_Exercise:_ Would you give the number of lines in the entries that contain the word "registered"? Nothing else is needed.

** The records follows **

`src/rtl/uart_tx_pkg.sv`:
```
// -----------------------------------------------------------------------------
// uart_tx_pkg
// Shared definitions for the UART transmit engine:
//   - tx_state_t : FSM state encoding (IDLE, START, DATA, PARITY, STOP)
//   - line levels for start, stop and idle bits
//   - parity type codes (EVEN / ODD)
// -----------------------------------------------------------------------------
package uart_tx_pkg;

    typedef enum logic [2:0] {
        IDLE   = 3'd0,
        START  = 3'd1,
        DATA   = 3'd2,
        PARITY = 3'd3,
        STOP   = 3'd4
    } tx_state_t;

    // Serial line levels
    localparam logic START_BIT = 1'b0;
    localparam logic STOP_BIT  = 1'b1;
    localparam logic IDLE_BIT  = 1'b1;

    // Parity type codes as seen on PAR_TYP
    localparam logic EVEN = 1'b0;
    localparam logic ODD  = 1'b1;

endpackage : uart_tx_pkg

```
`src/rtl/uart_tx_serializer.sv`:
```
// -----------------------------------------------------------------------------
// uart_tx_serializer
// Holds the latched payload and the bit counter for one UART frame.
//
// Ports:
//   CLK        in   TX bit clock
//   RST        in   synchronous active-high reset
//   load       in   latch load_data (frame acceptance)
//   load_data  in   payload byte to latch
//   shift_en   in   advance to the next payload bit
//   cnt_clr    in   clear the bit counter (START state)
//   cnt_inc    in   increment the bit counter (DATA state, not last bit)
//   ser_data   out  next payload bit to be driven onto the line
//   ser_done   out  counter is on the last payload bit
//
// ser_data is always the LSB of the shift register. Because the line output
// is registered, the FSM samples ser_data one cycle ahead of the bit being
// shown, and the register is shifted on that same edge.
// -----------------------------------------------------------------------------
module uart_tx_serializer #(
    parameter int DATA_WIDTH = 8
) (
    input  logic                  CLK,
    input  logic                  RST,
    input  logic                  load,
    input  logic [DATA_WIDTH-1:0] load_data,
    input  logic                  shift_en,
    input  logic                  cnt_clr,
    input  logic                  cnt_inc,
    output logic                  ser_data,
    output logic                  ser_done
);

    localparam int CNT_W = (DATA_WIDTH > 1) ? $clog2(DATA_WIDTH) : 1;
    localparam logic [CNT_W-1:0] LAST_BIT = CNT_W'(DATA_WIDTH - 1);

    logic [DATA_WIDTH-1:0] data_reg;
    logic [CNT_W-1:0]      cnt_reg;

    always_ff @(posedge CLK) begin
        if (RST) begin
            data_reg <= '0;
        end else if (load) begin
            data_reg <= load_data;
        end else if (shift_en) begin
            data_reg <= data_reg >> 1;
        end
    end

    // Counter tracks the index of the payload bit currently on the line.
    always_ff @(posedge CLK) begin
        if (RST) begin
            cnt_reg <= '0;
        end else if (load || cnt_clr) begin
            cnt_reg <= '0;
        end else if (cnt_inc) begin
            cnt_reg <= cnt_reg + CNT_W'(1);
        end
    end

    assign ser_data = data_reg[0];
    assign ser_done = (cnt_reg == LAST_BIT);

endmodule : uart_tx_serializer

```
`src/rtl/uart_tx_core.sv`:
```
// -----------------------------------------------------------------------------
// uart_tx_core
// UART transmit engine. Sends start bit, DATA_WIDTH data bits LSB first,
// optional parity and a stop bit, one bit per CLK cycle.
//
// Ports:
//   CLK         in   TX bit clock (already divided to the bit rate)
//   RST         in   synchronous active-high reset
//   P_DATA      in   byte to transmit, sampled on acceptance
//   Data_Valid  in   send request; accepted only in IDLE
//   PAR_EN      in   1 = insert parity bit, sampled on acceptance
//   PAR_TYP     in   0 = even, 1 = odd, sampled on acceptance
//   TX_OUT      out  registered serial line, idle high
//   busy        out  registered, high while a frame is on the line
//
// Both outputs are registered from the next-state decode, so the value shown
// in a cycle belongs to the state the FSM is in during that cycle and no input
// reaches an output combinationally.
// -----------------------------------------------------------------------------
module uart_tx_core
    import uart_tx_pkg::*;
#(
    parameter int DATA_WIDTH = 8
) (
    input  logic                  CLK,
    input  logic                  RST,
    input  logic [DATA_WIDTH-1:0] P_DATA,
    input  logic                  Data_Valid,
    input  logic                  PAR_EN,
    input  logic                  PAR_TYP,
    output logic                  TX_OUT,
    output logic                  busy
);

    tx_state_t state_reg;
    tx_state_t state_next;

    logic tx_reg;
    logic tx_next;
    logic busy_reg;
    logic busy_next;

    logic par_en_reg;
    logic par_bit_reg;

    logic accept;
    logic ser_data;
    logic ser_done;
    logic shift_en;
    logic cnt_clr;
    logic cnt_inc;

    // -------------------------------------------------------------------------
    // Parity: XOR reduction of the incoming byte. Computed from P_DATA in the
    // acceptance cycle, which is the same value the serializer latches.
    // -------------------------------------------------------------------------
    logic [DATA_WIDTH-1:0] par_chain;

    assign par_chain[0] = P_DATA[0];

    generate
        for (genvar gi = 1; gi < DATA_WIDTH; gi++) begin : g_par_chain
            assign par_chain[gi] = par_chain[gi-1] ^ P_DATA[gi];
        end
    endgenerate

    assign accept = (state_reg == IDLE) && Data_Valid;

    // -------------------------------------------------------------------------
    // State and output registers
    // -------------------------------------------------------------------------
    always_ff @(posedge CLK) begin
        if (RST) begin
            state_reg <= IDLE;
            tx_reg    <= IDLE_BIT;
            busy_reg  <= 1'b0;
        end else begin
            state_reg <= state_next;
            tx_reg    <= tx_next;
            busy_reg  <= busy_next;
        end
    end

    // Frame options are frozen at acceptance so mid-frame input changes
    // cannot disturb the frame in flight.
    always_ff @(posedge CLK) begin
        if (RST) begin
            par_en_reg  <= 1'b0;
            par_bit_reg <= 1'b0;
        end else if (accept) begin
            par_en_reg  <= PAR_EN;
            par_bit_reg <= (PAR_TYP == ODD) ? ~par_chain[DATA_WIDTH-1]
                                            :  par_chain[DATA_WIDTH-1];
        end
    end

    // -------------------------------------------------------------------------
    // Next-state logic
    // -------------------------------------------------------------------------
    always_comb begin
        state_next = state_reg;
        unique case (state_reg)
            IDLE:    if (Data_Valid) state_next = START;
            START:   state_next = DATA;
            DATA: begin
                if (ser_done) begin
                    state_next = par_en_reg ? PARITY : STOP;
                end
            end
            PARITY:  state_next = STOP;
            STOP:    state_next = IDLE;
            default: state_next = IDLE;
        endcase
    end

    // -------------------------------------------------------------------------
    // Output mux, decoded from the state the FSM is about to enter
    // -------------------------------------------------------------------------
    always_comb begin
        tx_next   = IDLE_BIT;
        busy_next = 1'b1;
        unique case (state_next)
            IDLE: begin
                tx_next   = IDLE_BIT;
                busy_next = 1'b0;
            end
            START:   tx_next = START_BIT;
            DATA:    tx_next = ser_data;
            PARITY:  tx_next = par_bit_reg;
            STOP:    tx_next = STOP_BIT;
            default: begin
                tx_next   = IDLE_BIT;
                busy_next = 1'b0;
            end
        endcase
    end

    // Serializer control: shift whenever the next cycle shows a data bit,
    // i.e. when leaving START and on every DATA cycle except the last.
    assign shift_en = (state_next == DATA);
    assign cnt_clr  = (state_reg == START);
    assign cnt_inc  = (state_reg == DATA) && !ser_done;

    uart_tx_serializer #(
        .DATA_WIDTH (DATA_WIDTH)
    ) u_serializer (
        .CLK       (CLK),
        .RST       (RST),
        .load      (accept),
        .load_data (P_DATA),
        .shift_en  (shift_en),
        .cnt_clr   (cnt_clr),
        .cnt_inc   (cnt_inc),
        .ser_data  (ser_data),
        .ser_done  (ser_done)
    );

    assign TX_OUT = tx_reg;
    assign busy   = busy_reg;

endmodule : uart_tx_core

```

** End of The records **

_Your solution:_ 4